[Collection entries]
*** Block opens ***

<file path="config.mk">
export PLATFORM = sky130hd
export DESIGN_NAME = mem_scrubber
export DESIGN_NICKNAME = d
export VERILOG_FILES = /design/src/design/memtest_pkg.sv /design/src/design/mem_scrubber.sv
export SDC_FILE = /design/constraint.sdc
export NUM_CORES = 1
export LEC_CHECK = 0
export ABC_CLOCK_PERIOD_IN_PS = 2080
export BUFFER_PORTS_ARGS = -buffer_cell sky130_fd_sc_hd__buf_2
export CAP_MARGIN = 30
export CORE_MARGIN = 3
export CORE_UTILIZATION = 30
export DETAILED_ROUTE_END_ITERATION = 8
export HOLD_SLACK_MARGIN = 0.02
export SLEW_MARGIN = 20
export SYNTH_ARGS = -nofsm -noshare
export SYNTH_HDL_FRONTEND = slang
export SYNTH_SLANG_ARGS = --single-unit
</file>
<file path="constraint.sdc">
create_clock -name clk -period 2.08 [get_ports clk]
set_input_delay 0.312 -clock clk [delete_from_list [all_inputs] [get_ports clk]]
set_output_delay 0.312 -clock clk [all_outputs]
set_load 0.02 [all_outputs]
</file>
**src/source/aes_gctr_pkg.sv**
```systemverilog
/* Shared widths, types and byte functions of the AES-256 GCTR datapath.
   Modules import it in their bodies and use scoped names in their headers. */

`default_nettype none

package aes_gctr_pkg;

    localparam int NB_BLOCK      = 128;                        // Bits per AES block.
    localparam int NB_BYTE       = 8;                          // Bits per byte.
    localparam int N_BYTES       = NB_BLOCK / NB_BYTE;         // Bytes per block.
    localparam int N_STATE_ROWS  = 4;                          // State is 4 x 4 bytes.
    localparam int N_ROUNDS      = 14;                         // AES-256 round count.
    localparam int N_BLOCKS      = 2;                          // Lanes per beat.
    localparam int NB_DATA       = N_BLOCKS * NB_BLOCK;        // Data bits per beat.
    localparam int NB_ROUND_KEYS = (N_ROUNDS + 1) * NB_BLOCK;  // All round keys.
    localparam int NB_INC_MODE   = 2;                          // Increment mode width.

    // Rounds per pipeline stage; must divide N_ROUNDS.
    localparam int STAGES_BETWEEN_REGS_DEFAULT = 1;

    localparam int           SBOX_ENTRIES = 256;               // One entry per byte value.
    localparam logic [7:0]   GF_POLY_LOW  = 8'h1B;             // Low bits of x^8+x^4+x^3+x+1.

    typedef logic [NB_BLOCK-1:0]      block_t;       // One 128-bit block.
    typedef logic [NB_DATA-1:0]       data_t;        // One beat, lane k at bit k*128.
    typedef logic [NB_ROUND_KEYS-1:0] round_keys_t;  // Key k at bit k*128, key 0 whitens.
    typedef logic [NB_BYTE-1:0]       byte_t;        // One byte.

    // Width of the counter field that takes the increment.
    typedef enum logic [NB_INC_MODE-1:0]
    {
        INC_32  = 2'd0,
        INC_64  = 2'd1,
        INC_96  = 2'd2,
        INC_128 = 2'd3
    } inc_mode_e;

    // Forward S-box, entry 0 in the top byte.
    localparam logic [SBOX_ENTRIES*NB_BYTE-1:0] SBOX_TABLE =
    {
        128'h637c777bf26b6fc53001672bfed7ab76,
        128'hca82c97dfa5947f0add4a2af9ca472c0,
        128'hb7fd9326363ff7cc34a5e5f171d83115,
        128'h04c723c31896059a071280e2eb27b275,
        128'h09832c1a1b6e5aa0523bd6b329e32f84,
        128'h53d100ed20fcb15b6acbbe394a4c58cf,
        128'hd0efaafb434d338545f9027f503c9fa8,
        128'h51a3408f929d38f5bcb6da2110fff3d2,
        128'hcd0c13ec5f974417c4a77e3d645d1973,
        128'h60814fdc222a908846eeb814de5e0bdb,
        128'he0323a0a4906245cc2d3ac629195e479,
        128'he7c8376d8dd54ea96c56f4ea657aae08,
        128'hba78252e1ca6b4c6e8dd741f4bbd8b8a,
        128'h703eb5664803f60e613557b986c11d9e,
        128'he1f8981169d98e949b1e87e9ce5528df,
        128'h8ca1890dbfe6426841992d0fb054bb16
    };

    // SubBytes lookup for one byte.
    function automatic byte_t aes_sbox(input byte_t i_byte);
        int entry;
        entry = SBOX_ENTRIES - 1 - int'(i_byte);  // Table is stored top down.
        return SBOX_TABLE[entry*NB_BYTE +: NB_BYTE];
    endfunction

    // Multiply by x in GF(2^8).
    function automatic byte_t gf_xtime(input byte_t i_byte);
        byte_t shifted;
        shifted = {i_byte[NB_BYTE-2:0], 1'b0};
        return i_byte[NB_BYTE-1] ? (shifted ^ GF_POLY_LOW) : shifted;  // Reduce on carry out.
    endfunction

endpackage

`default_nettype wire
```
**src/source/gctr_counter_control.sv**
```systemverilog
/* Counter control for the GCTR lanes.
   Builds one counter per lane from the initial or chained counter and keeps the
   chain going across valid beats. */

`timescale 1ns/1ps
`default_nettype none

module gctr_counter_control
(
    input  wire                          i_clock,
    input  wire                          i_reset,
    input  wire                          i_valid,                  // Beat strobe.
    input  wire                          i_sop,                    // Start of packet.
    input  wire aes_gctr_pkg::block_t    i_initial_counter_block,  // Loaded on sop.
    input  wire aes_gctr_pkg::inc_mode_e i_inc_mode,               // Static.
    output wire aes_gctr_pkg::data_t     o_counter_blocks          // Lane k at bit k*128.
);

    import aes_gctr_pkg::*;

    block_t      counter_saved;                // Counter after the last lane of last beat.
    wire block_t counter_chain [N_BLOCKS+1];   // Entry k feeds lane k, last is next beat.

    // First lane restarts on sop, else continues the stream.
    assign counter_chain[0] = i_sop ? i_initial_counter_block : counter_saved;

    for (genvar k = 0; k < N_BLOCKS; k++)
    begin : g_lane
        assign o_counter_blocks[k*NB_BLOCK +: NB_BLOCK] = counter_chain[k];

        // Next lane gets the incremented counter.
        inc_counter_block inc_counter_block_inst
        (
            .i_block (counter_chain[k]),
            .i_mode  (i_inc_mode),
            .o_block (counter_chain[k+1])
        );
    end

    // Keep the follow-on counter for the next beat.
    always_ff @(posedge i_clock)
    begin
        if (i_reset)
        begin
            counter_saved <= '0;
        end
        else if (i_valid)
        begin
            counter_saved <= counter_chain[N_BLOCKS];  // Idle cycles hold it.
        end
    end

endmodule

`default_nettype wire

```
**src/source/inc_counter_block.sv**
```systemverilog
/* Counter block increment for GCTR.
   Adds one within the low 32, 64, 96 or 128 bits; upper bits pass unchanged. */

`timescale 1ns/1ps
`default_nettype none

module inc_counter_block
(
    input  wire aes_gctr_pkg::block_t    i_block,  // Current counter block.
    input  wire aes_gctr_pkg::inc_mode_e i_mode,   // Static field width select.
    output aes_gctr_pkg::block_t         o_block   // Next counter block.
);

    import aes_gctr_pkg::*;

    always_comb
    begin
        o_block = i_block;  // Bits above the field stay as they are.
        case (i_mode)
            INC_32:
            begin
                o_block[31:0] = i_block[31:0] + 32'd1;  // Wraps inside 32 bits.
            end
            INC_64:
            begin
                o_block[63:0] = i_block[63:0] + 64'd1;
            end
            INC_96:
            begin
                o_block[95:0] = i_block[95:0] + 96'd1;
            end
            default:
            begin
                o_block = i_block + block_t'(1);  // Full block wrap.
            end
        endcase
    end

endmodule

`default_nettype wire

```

*** Block closes ***

### How to complete this task
Without altering a single word, set down all the entries again.

### Exercise output
<file path="config.mk">
export PLATFORM = sky130hd
export DESIGN_NAME = mem_scrubber
export DESIGN_NICKNAME = d
export VERILOG_FILES = /design/src/design/memtest_pkg.sv /design/src/design/mem_scrubber.sv
export SDC_FILE = /design/constraint.sdc
export NUM_CORES = 1
export LEC_CHECK = 0
export ABC_CLOCK_PERIOD_IN_PS = 2080
export BUFFER_PORTS_ARGS = -buffer_cell sky130_fd_sc_hd__buf_2
export CAP_MARGIN = 30
export CORE_MARGIN = 3
export CORE_UTILIZATION = 30
export DETAILED_ROUTE_END_ITERATION = 8
export HOLD_SLACK_MARGIN = 0.02
export SLEW_MARGIN = 20
export SYNTH_ARGS = -nofsm -noshare
export SYNTH_HDL_FRONTEND = slang
export SYNTH_SLANG_ARGS = --single-unit
</file>
<file path="constraint.sdc">
create_clock -name clk -period 2.08 [get_ports clk]
set_input_delay 0.312 -clock clk [delete_from_list [all_inputs] [get_ports clk]]
set_output_delay 0.312 -clock clk [all_outputs]
set_load 0.02 [all_outputs]
</file>
**src/source/aes_gctr_pkg.sv**
```systemverilog
/* Shared widths, types and byte functions of the AES-256 GCTR datapath.
   Modules import it in their bodies and use scoped names in their headers. */

`default_nettype none

package aes_gctr_pkg;

    localparam int NB_BLOCK      = 128;                        // Bits per AES block.
    localparam int NB_BYTE       = 8;                          // Bits per byte.
    localparam int N_BYTES       = NB_BLOCK / NB_BYTE;         // Bytes per block.
    localparam int N_STATE_ROWS  = 4;                          // State is 4 x 4 bytes.
    localparam int N_ROUNDS      = 14;                         // AES-256 round count.
    localparam int N_BLOCKS      = 2;                          // Lanes per beat.
    localparam int NB_DATA       = N_BLOCKS * NB_BLOCK;        // Data bits per beat.
    localparam int NB_ROUND_KEYS = (N_ROUNDS + 1) * NB_BLOCK;  // All round keys.
    localparam int NB_INC_MODE   = 2;                          // Increment mode width.

    // Rounds per pipeline stage; must divide N_ROUNDS.
    localparam int STAGES_BETWEEN_REGS_DEFAULT = 1;

    localparam int           SBOX_ENTRIES = 256;               // One entry per byte value.
    localparam logic [7:0]   GF_POLY_LOW  = 8'h1B;             // Low bits of x^8+x^4+x^3+x+1.

    typedef logic [NB_BLOCK-1:0]      block_t;       // One 128-bit block.
    typedef logic [NB_DATA-1:0]       data_t;        // One beat, lane k at bit k*128.
    typedef logic [NB_ROUND_KEYS-1:0] round_keys_t;  // Key k at bit k*128, key 0 whitens.
    typedef logic [NB_BYTE-1:0]       byte_t;        // One byte.

    // Width of the counter field that takes the increment.
    typedef enum logic [NB_INC_MODE-1:0]
    {
        INC_32  = 2'd0,
        INC_64  = 2'd1,
        INC_96  = 2'd2,
        INC_128 = 2'd3
    } inc_mode_e;

    // Forward S-box, entry 0 in the top byte.
    localparam logic [SBOX_ENTRIES*NB_BYTE-1:0] SBOX_TABLE =
    {
        128'h637c777bf26b6fc53001672bfed7ab76,
        128'hca82c97dfa5947f0add4a2af9ca472c0,
        128'hb7fd9326363ff7cc34a5e5f171d83115,
        128'h04c723c31896059a071280e2eb27b275,
        128'h09832c1a1b6e5aa0523bd6b329e32f84,
        128'h53d100ed20fcb15b6acbbe394a4c58cf,
        128'hd0efaafb434d338545f9027f503c9fa8,
        128'h51a3408f929d38f5bcb6da2110fff3d2,
        128'hcd0c13ec5f974417c4a77e3d645d1973,
        128'h60814fdc222a908846eeb814de5e0bdb,
        128'he0323a0a4906245cc2d3ac629195e479,
        128'he7c8376d8dd54ea96c56f4ea657aae08,
        128'hba78252e1ca6b4c6e8dd741f4bbd8b8a,
        128'h703eb5664803f60e613557b986c11d9e,
        128'he1f8981169d98e949b1e87e9ce5528df,
        128'h8ca1890dbfe6426841992d0fb054bb16
    };

    // SubBytes lookup for one byte.
    function automatic byte_t aes_sbox(input byte_t i_byte);
        int entry;
        entry = SBOX_ENTRIES - 1 - int'(i_byte);  // Table is stored top down.
        return SBOX_TABLE[entry*NB_BYTE +: NB_BYTE];
    endfunction

    // Multiply by x in GF(2^8).
    function automatic byte_t gf_xtime(input byte_t i_byte);
        byte_t shifted;
        shifted = {i_byte[NB_BYTE-2:0], 1'b0};
        return i_byte[NB_BYTE-1] ? (shifted ^ GF_POLY_LOW) : shifted;  // Reduce on carry out.
    endfunction

endpackage

`default_nettype wire
```
**src/source/gctr_counter_control.sv**
```systemverilog
/* Counter control for the GCTR lanes.
   Builds one counter per lane from the initial or chained counter and keeps the
   chain going across valid beats. */

`timescale 1ns/1ps
`default_nettype none

module gctr_counter_control
(
    input  wire                          i_clock,
    input  wire                          i_reset,
    input  wire                          i_valid,                  // Beat strobe.
    input  wire                          i_sop,                    // Start of packet.
    input  wire aes_gctr_pkg::block_t    i_initial_counter_block,  // Loaded on sop.
    input  wire aes_gctr_pkg::inc_mode_e i_inc_mode,               // Static.
    output wire aes_gctr_pkg::data_t     o_counter_blocks          // Lane k at bit k*128.
);

    import aes_gctr_pkg::*;

    block_t      counter_saved;                // Counter after the last lane of last beat.
    wire block_t counter_chain [N_BLOCKS+1];   // Entry k feeds lane k, last is next beat.

    // First lane restarts on sop, else continues the stream.
    assign counter_chain[0] = i_sop ? i_initial_counter_block : counter_saved;

    for (genvar k = 0; k < N_BLOCKS; k++)
    begin : g_lane
        assign o_counter_blocks[k*NB_BLOCK +: NB_BLOCK] = counter_chain[k];

        // Next lane gets the incremented counter.
        inc_counter_block inc_counter_block_inst
        (
            .i_block (counter_chain[k]),
            .i_mode  (i_inc_mode),
            .o_block (counter_chain[k+1])
        );
    end

    // Keep the follow-on counter for the next beat.
    always_ff @(posedge i_clock)
    begin
        if (i_reset)
        begin
            counter_saved <= '0;
        end
        else if (i_valid)
        begin
            counter_saved <= counter_chain[N_BLOCKS];  // Idle cycles hold it.
        end
    end

endmodule

`default_nettype wire

```
**src/source/inc_counter_block.sv**
```systemverilog
/* Counter block increment for GCTR.
   Adds one within the low 32, 64, 96 or 128 bits; upper bits pass unchanged. */

`timescale 1ns/1ps
`default_nettype none

module inc_counter_block
(
    input  wire aes_gctr_pkg::block_t    i_block,  // Current counter block.
    input  wire aes_gctr_pkg::inc_mode_e i_mode,   // Static field width select.
    output aes_gctr_pkg::block_t         o_block   // Next counter block.
);

    import aes_gctr_pkg::*;

    always_comb
    begin
        o_block = i_block;  // Bits above the field stay as they are.
        case (i_mode)
            INC_32:
            begin
                o_block[31:0] = i_block[31:0] + 32'd1;  // Wraps inside 32 bits.
            end
            INC_64:
            begin
                o_block[63:0] = i_block[63:0] + 64'd1;
            end
            INC_96:
            begin
                o_block[95:0] = i_block[95:0] + 96'd1;
            end
            default:
            begin
                o_block = i_block + block_t'(1);  // Full block wrap.
            end
        endcase
    end

endmodule

`default_nettype wire

```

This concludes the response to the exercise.